**Data provided:**
--- src/pkg/dbm_beat_if.sv ---
`timescale 1ns/1ps
interface dbm_beat_if;
    logic                        valid;
    logic                        ready;
    logic [dbm_pkg::DATA_W-1:0]  data;
    logic [dbm_pkg::LANES-1:0]   byteEn;
    logic                        toFifo;

    modport src (output valid, data, byteEn, toFifo, input ready);
    modport snk (input valid, data, byteEn, toFifo, output ready);
endinterface
File: src/vsl_pkg.sv
// Package for the voltage setpoint, soft limit and extreme-value block.
// Assumes voltages travel as signed millivolt integers, 32 bits wide, except set command values, which are microvolt entries.
package vsl_pkg;

    // Data width of every voltage value and answer
    localparam int unsigned VAL_W = 32;

    // Command codes on the decoded command port
    localparam logic [3:0] CMD_NONE = 4'h0;
    localparam logic [3:0] CMD_SET_UPPER = 4'h1;
    localparam logic [3:0] CMD_SET_ALIAS = 4'h2;
    localparam logic [3:0] CMD_SET_LOWER = 4'h3;
    localparam logic [3:0] CMD_SET_POINT = 4'h4;
    localparam logic [3:0] CMD_Q_UPPER = 4'h5;
    localparam logic [3:0] CMD_Q_ALIAS = 4'h6;
    localparam logic [3:0] CMD_Q_LOWER = 4'h7;
    localparam logic [3:0] CMD_Q_POINT = 4'h8;
    localparam logic [3:0] CMD_Q_PEAK = 4'h9;
    localparam logic [3:0] CMD_Q_FLOOR = 4'ha;
    localparam logic [3:0] CMD_Q_MEAS = 4'hb;
    localparam logic [3:0] CMD_TRACK_ON = 4'hc;
    localparam logic [3:0] CMD_TRACK_OFF = 4'hd;
    localparam logic [3:0] CMD_TRACK_RST = 4'he;
    localparam logic [3:0] CMD_WAIT = 4'hf;

    // Voltage range and reset values in millivolts
    localparam logic signed [31:0] NOM_MAX_MV = 32'sh0000_ea60;
    localparam logic signed [31:0] ZERO_MV = 32'sh0000_0000;
    localparam logic signed [31:0] MEAS_MIN_MV = -32'sh0000_4000;
    localparam logic signed [31:0] MEAS_MAX_MV = 32'sh0001_7ffc;

    // Overflow codes placed in answers
    localparam logic signed [31:0] PEAK_OVF_CODE = 32'sh000f_423f;
    localparam logic signed [31:0] FLOOR_OVF_CODE = -32'sh0098_967f;
    localparam logic signed [31:0] MEAS_OVF_CODE = 32'sh000f_423f;

    // Rounding of microvolt entry to the millivolt step
    localparam logic signed [31:0] UV_PER_MV = 32'sh0000_03e8;
    localparam logic signed [31:0] UV_HALF_STEP = 32'sh0000_01f4;

    // Command error event register layout
    localparam int unsigned ERR_W = 8;
    localparam int unsigned ERR_LIMIT_BIT = 2;
    localparam logic [7:0] ERR_RESET = 8'h00;

    // Wait timing: one millisecond in clock cycles at 40 MHz
    localparam int unsigned CLK_PERIOD_NS = 25;
    localparam int unsigned MS_PERIOD_NS = 1000000;
    localparam int unsigned CYC_PER_MS = MS_PERIOD_NS / CLK_PERIOD_NS;
    localparam logic [15:0] WAIT_MIN_MS = 16'h0001;

endpackage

**What you have to do:** Look above for the line holding "localparam logic signed [31:0] UV_PER_MV", then set down exactly that line and every line after it up to and including the line holding "localparam int unsigned ERR_LIMIT_BIT", with nothing else.

**Solution to the problem:**
    localparam logic signed [31:0] UV_PER_MV = 32'sh0000_03e8;
    localparam logic signed [31:0] UV_HALF_STEP = 32'sh0000_01f4;

    // Command error event register layout
    localparam int unsigned ERR_W = 8;
    localparam int unsigned ERR_LIMIT_BIT = 2;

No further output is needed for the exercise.